◆ **The task**
Pick out the lines below that contain the string "assumes" and copy them all.

◆ **Information shown**

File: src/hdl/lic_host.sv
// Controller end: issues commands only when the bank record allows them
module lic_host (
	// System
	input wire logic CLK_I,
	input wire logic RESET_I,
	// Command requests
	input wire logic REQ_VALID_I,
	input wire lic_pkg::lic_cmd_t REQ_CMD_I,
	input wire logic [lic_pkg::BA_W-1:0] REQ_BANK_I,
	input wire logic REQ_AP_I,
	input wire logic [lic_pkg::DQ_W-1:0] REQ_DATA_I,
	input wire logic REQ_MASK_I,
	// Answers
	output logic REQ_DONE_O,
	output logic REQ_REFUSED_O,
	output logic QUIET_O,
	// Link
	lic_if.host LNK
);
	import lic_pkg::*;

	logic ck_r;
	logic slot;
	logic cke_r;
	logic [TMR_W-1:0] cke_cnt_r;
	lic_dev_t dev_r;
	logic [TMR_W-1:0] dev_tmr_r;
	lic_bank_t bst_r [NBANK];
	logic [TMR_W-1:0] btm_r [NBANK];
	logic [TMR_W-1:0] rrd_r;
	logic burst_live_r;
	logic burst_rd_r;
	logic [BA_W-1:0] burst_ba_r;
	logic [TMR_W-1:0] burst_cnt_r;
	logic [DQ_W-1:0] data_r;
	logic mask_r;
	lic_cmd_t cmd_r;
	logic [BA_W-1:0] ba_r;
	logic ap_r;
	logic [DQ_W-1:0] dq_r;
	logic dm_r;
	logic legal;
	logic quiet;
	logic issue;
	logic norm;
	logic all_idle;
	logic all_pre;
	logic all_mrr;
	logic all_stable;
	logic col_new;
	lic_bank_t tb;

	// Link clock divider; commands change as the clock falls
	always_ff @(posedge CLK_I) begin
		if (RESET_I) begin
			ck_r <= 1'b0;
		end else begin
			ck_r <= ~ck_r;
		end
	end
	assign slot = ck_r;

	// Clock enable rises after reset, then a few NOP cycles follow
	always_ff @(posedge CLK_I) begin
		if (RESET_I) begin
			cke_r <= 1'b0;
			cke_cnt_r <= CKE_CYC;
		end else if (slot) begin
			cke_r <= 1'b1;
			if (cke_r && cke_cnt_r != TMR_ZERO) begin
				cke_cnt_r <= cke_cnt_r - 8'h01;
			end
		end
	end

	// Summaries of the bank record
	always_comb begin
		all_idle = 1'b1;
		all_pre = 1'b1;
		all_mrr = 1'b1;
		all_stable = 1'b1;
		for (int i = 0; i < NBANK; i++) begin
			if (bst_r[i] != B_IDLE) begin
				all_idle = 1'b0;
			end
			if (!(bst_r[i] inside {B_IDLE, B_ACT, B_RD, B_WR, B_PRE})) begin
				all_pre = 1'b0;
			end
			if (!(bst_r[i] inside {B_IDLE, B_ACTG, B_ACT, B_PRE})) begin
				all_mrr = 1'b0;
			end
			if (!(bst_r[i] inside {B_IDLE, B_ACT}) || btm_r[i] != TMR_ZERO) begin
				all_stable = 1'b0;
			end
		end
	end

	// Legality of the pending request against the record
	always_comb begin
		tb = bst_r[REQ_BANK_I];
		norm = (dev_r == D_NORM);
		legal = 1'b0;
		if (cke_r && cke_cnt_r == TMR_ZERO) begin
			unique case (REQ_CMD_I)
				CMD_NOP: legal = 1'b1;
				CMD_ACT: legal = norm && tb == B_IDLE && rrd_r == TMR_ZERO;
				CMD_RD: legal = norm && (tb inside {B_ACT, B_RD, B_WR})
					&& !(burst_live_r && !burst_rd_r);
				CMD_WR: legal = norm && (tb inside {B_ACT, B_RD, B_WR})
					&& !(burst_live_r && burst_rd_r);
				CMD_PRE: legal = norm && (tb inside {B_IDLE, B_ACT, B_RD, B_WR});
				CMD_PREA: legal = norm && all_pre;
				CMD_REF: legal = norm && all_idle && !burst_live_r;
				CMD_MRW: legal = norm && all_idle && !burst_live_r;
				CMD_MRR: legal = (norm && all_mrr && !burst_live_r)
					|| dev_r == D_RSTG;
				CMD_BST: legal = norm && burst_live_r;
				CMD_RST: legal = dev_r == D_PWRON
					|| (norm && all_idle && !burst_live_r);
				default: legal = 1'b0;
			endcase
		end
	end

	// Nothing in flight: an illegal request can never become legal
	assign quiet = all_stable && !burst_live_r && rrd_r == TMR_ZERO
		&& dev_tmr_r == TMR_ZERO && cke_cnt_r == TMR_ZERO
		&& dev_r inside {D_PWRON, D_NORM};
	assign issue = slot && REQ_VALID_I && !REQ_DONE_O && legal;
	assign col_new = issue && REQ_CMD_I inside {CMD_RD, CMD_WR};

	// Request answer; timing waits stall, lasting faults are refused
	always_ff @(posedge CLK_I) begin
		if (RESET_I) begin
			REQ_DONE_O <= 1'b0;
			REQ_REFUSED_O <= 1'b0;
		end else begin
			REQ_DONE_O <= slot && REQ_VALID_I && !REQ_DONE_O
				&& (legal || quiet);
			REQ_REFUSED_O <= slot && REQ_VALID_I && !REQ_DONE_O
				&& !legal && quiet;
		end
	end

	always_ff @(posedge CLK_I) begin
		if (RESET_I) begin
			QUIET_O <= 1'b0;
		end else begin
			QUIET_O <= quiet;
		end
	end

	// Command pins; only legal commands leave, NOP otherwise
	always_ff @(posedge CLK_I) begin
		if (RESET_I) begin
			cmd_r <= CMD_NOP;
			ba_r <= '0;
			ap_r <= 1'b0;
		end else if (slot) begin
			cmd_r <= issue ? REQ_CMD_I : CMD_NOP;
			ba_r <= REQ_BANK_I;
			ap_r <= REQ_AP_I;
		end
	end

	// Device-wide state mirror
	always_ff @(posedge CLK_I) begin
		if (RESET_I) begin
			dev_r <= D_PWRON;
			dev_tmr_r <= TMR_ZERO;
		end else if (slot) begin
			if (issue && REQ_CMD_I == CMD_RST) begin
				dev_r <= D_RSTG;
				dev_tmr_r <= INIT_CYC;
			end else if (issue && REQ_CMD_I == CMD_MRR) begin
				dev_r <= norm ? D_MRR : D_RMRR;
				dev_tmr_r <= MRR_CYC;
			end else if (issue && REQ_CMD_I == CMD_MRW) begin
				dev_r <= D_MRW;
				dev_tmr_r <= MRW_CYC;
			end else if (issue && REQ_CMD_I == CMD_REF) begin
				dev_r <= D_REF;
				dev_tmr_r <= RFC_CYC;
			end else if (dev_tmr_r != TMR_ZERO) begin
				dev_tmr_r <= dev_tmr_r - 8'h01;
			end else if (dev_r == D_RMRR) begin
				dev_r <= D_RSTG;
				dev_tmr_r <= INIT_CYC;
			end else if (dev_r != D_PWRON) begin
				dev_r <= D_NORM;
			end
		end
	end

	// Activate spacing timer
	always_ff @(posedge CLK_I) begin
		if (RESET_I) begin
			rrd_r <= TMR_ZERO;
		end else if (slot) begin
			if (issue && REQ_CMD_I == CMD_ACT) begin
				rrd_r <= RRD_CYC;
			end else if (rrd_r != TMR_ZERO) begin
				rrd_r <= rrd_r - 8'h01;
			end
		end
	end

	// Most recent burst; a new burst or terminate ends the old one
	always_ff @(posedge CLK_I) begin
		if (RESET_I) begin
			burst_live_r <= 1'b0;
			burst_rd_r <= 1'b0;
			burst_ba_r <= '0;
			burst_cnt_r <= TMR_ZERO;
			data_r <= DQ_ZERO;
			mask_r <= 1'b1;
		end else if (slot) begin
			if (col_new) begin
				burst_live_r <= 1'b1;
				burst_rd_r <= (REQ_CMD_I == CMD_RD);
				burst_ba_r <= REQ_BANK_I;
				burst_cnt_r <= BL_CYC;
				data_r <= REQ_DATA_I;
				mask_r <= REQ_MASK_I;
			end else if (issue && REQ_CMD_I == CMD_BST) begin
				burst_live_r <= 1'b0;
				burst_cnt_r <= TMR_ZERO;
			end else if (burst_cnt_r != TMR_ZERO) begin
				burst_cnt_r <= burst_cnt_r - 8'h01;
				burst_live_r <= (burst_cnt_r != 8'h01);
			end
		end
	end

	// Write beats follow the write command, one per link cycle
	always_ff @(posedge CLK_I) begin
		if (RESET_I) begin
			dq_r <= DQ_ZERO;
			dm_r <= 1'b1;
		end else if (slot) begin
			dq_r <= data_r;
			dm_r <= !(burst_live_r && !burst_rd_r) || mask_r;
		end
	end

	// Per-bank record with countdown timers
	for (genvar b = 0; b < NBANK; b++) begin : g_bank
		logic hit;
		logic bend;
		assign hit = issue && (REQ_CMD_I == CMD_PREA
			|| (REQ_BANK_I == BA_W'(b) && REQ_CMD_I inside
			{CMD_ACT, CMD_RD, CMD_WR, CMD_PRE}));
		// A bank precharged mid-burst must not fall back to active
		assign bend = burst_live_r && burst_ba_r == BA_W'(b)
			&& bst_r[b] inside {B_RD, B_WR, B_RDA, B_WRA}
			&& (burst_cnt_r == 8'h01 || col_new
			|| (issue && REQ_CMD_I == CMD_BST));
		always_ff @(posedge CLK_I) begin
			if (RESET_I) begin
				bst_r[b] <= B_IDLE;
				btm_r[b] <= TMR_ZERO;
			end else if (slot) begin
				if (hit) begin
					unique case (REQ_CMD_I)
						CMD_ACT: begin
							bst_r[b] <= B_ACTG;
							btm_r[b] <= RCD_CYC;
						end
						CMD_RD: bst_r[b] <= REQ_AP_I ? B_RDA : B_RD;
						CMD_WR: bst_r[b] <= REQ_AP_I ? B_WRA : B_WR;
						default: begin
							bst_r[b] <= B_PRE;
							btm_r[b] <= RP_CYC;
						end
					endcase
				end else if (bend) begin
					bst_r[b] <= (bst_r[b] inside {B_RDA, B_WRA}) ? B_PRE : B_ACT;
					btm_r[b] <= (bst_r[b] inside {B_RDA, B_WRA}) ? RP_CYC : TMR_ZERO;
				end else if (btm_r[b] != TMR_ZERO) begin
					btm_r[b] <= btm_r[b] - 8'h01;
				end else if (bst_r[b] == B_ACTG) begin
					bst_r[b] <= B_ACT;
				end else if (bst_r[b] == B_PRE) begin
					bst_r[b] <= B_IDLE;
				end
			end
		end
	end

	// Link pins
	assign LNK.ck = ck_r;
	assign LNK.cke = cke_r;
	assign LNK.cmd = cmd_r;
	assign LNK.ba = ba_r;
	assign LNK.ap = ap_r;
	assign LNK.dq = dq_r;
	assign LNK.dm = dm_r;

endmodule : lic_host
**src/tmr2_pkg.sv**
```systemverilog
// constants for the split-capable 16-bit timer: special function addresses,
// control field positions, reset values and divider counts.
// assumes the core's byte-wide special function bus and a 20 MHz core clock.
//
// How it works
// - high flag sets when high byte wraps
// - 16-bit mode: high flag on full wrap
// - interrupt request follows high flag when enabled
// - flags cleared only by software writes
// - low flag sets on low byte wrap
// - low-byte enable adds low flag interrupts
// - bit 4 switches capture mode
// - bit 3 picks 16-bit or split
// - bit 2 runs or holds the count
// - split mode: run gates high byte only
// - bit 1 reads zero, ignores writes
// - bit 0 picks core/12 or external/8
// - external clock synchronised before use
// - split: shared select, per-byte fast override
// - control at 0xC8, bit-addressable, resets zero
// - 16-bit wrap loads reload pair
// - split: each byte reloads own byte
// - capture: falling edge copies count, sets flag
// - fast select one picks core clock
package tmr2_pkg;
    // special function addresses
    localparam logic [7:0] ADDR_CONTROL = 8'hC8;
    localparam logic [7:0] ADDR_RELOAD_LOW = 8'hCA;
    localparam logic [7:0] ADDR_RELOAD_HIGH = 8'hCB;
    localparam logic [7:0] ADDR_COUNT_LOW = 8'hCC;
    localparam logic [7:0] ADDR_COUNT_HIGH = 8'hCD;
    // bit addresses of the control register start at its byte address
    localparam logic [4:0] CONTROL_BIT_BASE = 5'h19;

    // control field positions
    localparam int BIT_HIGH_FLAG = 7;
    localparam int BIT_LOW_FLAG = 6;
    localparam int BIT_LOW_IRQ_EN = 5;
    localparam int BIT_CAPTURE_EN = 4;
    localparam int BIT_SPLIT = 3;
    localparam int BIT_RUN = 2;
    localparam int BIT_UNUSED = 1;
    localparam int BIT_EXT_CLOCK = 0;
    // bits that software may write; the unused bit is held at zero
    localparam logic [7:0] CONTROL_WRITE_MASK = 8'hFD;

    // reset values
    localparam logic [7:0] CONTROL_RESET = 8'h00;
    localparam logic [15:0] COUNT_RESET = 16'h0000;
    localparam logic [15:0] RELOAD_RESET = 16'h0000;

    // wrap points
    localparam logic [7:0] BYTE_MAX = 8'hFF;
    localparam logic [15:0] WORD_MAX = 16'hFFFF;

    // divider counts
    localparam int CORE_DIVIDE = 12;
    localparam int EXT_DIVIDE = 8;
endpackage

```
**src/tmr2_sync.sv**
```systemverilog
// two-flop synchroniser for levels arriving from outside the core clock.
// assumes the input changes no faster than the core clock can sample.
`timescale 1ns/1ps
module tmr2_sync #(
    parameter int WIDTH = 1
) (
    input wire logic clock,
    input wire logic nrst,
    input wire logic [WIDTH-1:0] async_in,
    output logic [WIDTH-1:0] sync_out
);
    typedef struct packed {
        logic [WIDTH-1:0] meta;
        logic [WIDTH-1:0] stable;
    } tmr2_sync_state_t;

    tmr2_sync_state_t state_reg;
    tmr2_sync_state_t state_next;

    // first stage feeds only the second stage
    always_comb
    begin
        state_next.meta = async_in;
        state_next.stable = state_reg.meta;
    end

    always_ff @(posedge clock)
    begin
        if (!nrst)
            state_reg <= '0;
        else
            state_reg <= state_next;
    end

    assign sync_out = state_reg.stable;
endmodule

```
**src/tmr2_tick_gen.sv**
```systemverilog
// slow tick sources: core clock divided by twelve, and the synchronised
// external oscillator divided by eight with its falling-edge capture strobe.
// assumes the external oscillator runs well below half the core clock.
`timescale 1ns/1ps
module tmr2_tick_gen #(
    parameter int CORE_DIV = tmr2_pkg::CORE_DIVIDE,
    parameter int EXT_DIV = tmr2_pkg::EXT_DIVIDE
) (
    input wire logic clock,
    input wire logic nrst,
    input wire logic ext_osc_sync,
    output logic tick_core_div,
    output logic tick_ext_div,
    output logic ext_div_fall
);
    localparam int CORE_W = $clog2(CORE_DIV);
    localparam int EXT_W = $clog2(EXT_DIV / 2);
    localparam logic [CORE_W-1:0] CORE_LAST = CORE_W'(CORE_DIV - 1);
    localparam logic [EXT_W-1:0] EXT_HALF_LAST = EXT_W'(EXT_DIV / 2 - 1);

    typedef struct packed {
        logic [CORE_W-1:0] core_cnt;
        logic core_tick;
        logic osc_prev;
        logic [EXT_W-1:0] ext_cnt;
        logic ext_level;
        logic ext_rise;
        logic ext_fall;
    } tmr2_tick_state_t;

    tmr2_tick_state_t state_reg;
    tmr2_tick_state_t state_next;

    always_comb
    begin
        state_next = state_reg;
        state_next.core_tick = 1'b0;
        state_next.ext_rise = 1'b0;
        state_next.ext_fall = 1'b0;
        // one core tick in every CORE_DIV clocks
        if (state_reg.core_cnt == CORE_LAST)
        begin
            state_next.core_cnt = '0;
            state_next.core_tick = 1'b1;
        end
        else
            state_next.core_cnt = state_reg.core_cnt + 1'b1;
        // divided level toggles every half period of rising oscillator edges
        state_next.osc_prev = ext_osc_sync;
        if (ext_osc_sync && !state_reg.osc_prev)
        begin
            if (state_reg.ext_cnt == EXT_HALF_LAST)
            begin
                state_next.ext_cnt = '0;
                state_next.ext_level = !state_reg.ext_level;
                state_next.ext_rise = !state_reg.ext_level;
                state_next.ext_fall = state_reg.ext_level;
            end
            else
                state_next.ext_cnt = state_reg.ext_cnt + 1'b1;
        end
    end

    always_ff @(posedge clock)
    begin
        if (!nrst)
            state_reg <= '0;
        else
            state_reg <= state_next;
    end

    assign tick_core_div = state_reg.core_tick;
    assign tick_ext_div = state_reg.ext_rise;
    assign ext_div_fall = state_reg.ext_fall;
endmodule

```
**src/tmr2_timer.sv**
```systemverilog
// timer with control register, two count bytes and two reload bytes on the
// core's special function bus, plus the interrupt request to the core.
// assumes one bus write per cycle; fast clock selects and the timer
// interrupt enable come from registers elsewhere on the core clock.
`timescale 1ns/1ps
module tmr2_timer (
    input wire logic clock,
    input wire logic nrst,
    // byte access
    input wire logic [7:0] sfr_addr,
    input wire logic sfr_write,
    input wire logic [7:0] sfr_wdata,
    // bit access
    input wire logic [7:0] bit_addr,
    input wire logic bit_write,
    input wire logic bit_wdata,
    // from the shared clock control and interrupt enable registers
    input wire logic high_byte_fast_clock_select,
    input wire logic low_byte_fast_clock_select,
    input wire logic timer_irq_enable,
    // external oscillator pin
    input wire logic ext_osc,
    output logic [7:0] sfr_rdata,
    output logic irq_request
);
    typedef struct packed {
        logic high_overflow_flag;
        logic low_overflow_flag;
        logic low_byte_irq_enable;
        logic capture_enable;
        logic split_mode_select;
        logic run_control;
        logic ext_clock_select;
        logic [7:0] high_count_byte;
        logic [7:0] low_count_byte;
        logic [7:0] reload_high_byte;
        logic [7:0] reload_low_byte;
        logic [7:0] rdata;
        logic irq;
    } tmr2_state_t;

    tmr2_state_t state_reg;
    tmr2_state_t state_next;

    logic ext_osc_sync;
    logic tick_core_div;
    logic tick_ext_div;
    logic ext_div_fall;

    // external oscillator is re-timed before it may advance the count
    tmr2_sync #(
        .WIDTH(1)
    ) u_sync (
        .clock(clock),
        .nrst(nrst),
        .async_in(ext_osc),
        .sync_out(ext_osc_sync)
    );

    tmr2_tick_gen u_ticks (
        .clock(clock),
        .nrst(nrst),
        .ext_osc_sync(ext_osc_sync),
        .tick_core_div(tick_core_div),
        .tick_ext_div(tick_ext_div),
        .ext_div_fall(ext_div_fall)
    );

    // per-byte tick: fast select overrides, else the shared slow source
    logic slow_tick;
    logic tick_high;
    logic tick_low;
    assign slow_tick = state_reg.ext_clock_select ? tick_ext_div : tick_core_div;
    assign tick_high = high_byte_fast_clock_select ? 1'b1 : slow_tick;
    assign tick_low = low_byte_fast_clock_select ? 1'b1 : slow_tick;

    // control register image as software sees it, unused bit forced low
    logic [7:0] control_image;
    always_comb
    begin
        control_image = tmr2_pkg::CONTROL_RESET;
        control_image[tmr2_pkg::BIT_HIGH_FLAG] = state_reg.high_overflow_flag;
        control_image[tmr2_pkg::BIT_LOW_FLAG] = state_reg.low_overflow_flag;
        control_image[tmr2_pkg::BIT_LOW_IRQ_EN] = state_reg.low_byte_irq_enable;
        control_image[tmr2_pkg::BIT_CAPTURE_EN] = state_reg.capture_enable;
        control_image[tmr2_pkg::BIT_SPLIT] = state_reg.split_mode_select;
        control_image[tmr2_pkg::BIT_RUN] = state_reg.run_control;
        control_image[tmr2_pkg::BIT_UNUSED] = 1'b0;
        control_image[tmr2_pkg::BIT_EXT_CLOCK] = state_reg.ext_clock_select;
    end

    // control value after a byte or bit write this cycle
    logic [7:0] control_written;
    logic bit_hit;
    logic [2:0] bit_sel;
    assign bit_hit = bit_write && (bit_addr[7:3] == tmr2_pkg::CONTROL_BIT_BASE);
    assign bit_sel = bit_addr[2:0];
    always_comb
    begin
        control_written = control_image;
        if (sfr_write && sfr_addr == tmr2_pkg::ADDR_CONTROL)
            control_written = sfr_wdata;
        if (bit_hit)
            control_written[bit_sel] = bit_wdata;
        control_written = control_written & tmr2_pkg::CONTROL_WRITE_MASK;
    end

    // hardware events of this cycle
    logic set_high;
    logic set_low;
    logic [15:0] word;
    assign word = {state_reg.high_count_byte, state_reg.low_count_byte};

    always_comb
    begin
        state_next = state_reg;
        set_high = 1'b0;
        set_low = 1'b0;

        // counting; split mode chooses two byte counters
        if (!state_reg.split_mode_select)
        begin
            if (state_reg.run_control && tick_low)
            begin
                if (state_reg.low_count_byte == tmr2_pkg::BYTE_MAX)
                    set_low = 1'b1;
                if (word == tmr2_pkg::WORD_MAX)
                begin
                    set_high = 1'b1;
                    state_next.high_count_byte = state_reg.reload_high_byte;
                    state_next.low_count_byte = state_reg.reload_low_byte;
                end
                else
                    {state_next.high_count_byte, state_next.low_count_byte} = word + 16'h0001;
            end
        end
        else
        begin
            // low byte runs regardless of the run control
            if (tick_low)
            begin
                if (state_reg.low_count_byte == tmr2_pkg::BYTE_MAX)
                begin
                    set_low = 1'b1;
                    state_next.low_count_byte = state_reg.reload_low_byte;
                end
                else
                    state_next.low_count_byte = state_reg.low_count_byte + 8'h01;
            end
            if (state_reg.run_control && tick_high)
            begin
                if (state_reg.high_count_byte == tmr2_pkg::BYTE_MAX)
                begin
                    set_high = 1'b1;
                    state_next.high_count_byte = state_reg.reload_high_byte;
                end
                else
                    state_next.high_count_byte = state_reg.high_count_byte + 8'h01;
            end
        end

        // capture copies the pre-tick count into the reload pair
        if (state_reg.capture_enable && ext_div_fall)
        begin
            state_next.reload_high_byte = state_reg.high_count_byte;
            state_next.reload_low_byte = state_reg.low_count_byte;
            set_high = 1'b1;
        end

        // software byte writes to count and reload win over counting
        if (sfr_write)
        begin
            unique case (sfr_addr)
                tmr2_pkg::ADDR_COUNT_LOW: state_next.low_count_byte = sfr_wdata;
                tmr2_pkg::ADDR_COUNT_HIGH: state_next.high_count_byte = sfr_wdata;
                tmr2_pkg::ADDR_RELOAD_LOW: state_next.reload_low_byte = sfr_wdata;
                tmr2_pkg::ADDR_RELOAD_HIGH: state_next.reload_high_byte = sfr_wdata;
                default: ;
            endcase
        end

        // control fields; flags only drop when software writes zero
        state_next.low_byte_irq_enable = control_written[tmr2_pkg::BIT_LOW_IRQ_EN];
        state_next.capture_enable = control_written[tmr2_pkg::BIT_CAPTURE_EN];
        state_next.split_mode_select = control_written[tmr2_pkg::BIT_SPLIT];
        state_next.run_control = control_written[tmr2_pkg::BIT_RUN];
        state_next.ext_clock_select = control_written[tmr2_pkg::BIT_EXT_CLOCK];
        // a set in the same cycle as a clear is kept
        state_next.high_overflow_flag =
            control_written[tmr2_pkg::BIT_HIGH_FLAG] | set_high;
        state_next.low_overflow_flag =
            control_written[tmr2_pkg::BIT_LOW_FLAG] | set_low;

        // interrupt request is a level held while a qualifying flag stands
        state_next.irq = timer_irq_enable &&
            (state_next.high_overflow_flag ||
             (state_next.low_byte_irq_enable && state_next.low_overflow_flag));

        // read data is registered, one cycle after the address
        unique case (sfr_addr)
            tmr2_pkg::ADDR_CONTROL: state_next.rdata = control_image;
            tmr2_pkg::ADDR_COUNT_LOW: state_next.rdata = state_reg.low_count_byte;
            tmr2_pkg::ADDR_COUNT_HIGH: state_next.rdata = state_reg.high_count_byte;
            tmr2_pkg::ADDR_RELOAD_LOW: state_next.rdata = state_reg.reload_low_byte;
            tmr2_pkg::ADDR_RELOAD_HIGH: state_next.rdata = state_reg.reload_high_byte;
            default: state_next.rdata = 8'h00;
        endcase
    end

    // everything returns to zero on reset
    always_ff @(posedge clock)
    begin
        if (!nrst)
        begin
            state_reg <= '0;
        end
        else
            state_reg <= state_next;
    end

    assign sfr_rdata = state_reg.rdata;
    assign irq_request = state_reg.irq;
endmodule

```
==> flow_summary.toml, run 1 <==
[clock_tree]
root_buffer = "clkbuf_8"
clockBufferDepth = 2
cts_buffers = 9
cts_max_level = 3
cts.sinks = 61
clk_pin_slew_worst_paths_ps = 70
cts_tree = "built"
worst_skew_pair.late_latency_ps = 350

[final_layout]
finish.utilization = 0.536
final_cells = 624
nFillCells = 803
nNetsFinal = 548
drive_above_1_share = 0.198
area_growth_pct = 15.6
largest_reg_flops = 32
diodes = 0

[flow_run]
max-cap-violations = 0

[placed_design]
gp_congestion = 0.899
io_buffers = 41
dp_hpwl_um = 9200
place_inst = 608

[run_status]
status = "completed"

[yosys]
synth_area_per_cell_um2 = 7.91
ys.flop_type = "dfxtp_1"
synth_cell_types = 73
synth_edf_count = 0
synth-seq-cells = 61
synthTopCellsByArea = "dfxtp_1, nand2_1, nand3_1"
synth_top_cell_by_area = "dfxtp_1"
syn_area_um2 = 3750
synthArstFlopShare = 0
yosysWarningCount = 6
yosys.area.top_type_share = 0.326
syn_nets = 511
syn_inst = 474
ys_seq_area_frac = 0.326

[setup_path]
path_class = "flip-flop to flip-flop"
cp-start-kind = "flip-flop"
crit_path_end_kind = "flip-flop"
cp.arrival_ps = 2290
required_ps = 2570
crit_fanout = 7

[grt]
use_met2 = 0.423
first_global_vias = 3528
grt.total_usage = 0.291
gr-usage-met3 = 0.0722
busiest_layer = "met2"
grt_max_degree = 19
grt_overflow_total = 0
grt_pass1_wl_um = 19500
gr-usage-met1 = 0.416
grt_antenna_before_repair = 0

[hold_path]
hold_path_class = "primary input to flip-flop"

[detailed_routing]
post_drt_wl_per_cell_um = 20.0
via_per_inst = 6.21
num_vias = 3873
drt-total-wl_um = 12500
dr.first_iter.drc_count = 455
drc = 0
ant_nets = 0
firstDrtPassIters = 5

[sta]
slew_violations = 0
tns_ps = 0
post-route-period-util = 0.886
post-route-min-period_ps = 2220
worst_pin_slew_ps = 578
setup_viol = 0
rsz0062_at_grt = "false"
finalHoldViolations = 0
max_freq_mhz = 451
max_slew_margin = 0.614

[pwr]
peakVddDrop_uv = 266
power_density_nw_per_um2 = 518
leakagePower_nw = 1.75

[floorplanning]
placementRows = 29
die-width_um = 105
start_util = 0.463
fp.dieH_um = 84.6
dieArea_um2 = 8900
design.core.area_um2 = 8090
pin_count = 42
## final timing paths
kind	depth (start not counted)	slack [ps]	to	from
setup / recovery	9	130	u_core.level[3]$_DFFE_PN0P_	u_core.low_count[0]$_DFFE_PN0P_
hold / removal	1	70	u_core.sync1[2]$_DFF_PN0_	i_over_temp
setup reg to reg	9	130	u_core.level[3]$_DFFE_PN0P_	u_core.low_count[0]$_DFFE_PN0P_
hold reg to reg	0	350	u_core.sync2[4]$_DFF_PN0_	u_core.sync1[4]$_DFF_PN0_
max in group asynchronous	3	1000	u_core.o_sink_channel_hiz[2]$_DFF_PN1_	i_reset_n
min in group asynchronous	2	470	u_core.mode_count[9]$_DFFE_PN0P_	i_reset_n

◆ **Reply to the task**
// assumes the core's byte-wide special function bus and a 20 MHz core clock.
// assumes the input changes no faster than the core clock can sample.
// assumes the external oscillator runs well below half the core clock.
// assumes one bus write per cycle; fast clock selects and the timer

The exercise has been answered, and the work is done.